Posted by: JDP | February 15, 2009 at 18:43
All we need is better search...
Posted by: stewart | February 16, 2009 at 05:06
Hi Rick-
We are working on many of the problems that you reference in this blog with our TripChill mobile concierge service. We have started by creating a travel assistant. And now that we know people's drive times to the airport/hotel, destination city details, what they want to tell their friends about their travel, what their hotel and car preferences are, etc., we are moving to a full concierge service that is location aware. Our monitoring platform can anticipate problems and proactively help the traveler resolve issues, saving them time and frustration. We are excited about the future of mobile for many of the reasons that you point out in this blog; the information is there, it now needs to be smartly integrated.
Posted by: Alex Shore | February 18, 2009 at 11:46
Kara Swisher did an interview with Roger/Elevation that dropped some hits about the Palm Pre alluding to some sort of GPS-Calendar-Email Notification intergration for tracking when people are running late and auto-notifying.
Not sure how much of it is real vs. vapor vs. interperation.
But I think that sort of thing would be super cool -- IF (and that's like a 90pt bolded "if") it was done right.
Posted by: Albert Lai | February 22, 2009 at 17:03
Set aside the examples that Rick has used.
I get to look at a lot of technologies in my job. Too often, I am being sold on the technologies, which is usually very cool.
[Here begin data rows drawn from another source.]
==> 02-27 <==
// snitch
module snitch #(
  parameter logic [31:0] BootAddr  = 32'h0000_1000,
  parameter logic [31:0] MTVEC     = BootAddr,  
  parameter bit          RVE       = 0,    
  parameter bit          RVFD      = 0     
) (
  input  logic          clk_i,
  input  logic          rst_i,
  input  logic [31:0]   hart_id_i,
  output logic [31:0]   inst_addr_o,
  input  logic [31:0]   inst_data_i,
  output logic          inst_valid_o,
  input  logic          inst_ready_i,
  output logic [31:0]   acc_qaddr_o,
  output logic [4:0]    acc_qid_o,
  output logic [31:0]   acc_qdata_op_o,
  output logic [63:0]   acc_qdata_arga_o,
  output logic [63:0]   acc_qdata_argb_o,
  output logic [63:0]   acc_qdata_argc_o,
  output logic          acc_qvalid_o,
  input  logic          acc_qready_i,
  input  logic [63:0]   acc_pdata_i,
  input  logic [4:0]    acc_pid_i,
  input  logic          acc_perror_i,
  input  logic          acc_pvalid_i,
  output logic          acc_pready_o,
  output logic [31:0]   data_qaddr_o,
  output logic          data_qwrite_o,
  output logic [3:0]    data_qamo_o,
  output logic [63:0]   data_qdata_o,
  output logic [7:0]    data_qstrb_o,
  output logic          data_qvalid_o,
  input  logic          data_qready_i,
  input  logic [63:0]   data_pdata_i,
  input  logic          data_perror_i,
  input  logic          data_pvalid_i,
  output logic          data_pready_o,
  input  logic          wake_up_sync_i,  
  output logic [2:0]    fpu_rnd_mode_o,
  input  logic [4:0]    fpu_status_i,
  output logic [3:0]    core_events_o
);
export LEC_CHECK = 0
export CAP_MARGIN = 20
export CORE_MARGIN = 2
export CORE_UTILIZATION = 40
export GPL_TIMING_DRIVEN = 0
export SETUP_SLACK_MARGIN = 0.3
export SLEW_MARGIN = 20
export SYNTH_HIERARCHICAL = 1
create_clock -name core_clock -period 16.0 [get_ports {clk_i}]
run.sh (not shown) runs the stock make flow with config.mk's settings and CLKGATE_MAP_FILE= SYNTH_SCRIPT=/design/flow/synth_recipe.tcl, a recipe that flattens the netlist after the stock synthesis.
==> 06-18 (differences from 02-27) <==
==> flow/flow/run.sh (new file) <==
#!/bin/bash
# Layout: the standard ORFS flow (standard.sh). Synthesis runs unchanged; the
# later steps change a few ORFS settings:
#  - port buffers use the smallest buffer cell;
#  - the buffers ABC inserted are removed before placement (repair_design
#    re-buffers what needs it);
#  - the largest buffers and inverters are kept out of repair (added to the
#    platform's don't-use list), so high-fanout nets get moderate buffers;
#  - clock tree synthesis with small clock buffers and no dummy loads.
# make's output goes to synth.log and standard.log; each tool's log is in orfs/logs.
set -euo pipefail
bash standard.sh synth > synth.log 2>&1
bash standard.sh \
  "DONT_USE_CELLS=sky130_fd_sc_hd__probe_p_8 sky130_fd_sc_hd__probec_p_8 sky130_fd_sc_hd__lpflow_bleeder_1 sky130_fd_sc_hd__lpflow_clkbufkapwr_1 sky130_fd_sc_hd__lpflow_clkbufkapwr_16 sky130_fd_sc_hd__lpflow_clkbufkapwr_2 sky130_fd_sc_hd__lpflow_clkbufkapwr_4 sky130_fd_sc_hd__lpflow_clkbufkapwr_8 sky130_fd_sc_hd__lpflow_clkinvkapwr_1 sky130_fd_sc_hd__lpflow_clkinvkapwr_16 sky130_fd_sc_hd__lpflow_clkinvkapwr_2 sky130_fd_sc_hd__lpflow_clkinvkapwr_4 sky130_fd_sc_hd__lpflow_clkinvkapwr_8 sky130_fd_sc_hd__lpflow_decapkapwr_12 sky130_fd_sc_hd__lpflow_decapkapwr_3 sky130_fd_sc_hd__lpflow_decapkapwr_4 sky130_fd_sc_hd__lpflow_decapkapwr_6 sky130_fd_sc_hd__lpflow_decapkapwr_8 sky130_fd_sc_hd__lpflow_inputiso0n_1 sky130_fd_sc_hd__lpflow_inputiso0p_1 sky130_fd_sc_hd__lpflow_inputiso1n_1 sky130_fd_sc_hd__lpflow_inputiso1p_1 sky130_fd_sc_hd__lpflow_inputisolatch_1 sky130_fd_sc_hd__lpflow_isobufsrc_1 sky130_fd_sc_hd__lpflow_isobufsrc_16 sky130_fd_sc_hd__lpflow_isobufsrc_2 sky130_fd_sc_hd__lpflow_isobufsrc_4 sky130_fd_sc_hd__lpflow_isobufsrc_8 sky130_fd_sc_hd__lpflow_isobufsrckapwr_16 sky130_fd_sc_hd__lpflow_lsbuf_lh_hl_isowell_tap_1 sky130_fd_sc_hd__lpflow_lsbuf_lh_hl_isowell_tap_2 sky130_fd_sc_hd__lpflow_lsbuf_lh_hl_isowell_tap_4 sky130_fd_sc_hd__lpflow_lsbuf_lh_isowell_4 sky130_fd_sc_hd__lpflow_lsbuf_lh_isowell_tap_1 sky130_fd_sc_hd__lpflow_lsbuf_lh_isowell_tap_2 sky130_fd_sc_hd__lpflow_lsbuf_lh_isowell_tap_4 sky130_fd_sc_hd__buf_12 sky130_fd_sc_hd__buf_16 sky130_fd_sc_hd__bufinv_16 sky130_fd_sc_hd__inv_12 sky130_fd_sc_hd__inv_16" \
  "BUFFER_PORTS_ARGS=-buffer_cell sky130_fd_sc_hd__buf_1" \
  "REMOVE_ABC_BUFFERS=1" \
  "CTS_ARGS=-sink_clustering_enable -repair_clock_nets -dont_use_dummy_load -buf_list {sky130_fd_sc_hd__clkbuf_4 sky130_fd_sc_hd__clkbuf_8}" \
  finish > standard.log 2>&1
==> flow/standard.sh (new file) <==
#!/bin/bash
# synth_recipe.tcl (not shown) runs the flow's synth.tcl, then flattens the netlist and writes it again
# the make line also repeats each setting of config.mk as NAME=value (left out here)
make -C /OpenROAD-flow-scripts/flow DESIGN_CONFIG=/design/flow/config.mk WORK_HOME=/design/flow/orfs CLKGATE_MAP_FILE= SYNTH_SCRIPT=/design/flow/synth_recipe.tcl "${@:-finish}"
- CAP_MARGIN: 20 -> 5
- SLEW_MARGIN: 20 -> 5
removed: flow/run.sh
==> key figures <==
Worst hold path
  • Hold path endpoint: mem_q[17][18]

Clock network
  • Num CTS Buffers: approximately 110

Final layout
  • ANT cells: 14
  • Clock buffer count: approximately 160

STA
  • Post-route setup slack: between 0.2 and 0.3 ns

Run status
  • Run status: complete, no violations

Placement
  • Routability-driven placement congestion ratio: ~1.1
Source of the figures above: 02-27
From an optimization exercise on the open Yosys and OpenROAD flow, aimed at small area; shortcuts taken in it are not production practice. RTL that was checked went through simulation tests only; none was proved equivalent to the original. For runs 1 and 2, only the layout was checked, not whether the RTL still works. No activity file was given, so power comes from the tool's default toggle rates.

`run.sh`:
```
#!/bin/bash
# synth_recipe.tcl (not shown) runs the flow's synth.tcl, then flattens the netlist and writes it again
# the make line also repeats each setting of config.mk as NAME=value (left out here)
make -C /OpenROAD-flow-scripts/flow DESIGN_CONFIG=/design/flow/config.mk WORK_HOME=/design/flow/orfs CLKGATE_MAP_FILE= SYNTH_SCRIPT=/design/flow/synth_recipe.tcl finish
```
`config.mk`:
```
export PLATFORM = sky130hd
export DESIGN_NAME = float_multiply
export DESIGN_NICKNAME = float_multiply
export VERILOG_FILES = /design/flow/design.v
export SDC_FILE = /design/flow/constraint.sdc
export NUM_CORES = 4
export LEC_CHECK = 0
export CAP_MARGIN = 20
export CORE_MARGIN = 2
export CORE_UTILIZATION = 50
export CTS_BUF_LIST = sky130_fd_sc_hd__clkbuf_8
export SLEW_MARGIN = 20
export SYNTH_HIERARCHICAL = 1
```
`constraint.sdc`:
```
create_clock -name core_clock -period 10.0 [get_ports {clk}]
set_input_delay 2.0000 -clock core_clock [delete_from_list [all_inputs] [get_ports {clk}]]
set_output_delay 2.0000 -clock core_clock [all_outputs]
set_load 0.01 [all_outputs]
```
However, what it too often missing is any effort to first sell me on the problem - what is it, who has it, do they have money to solve it, what are they doing today instead, what does that cost them, what difference will solving the problem make, what will have to happen for them to buy a solution... I could go on.
Get me excited about the problem first. Then close with your solution.
John
P.S. Read Steven Gary Blank's Four Steps to Epiphany (despite hokey title) if you want more questions to ask.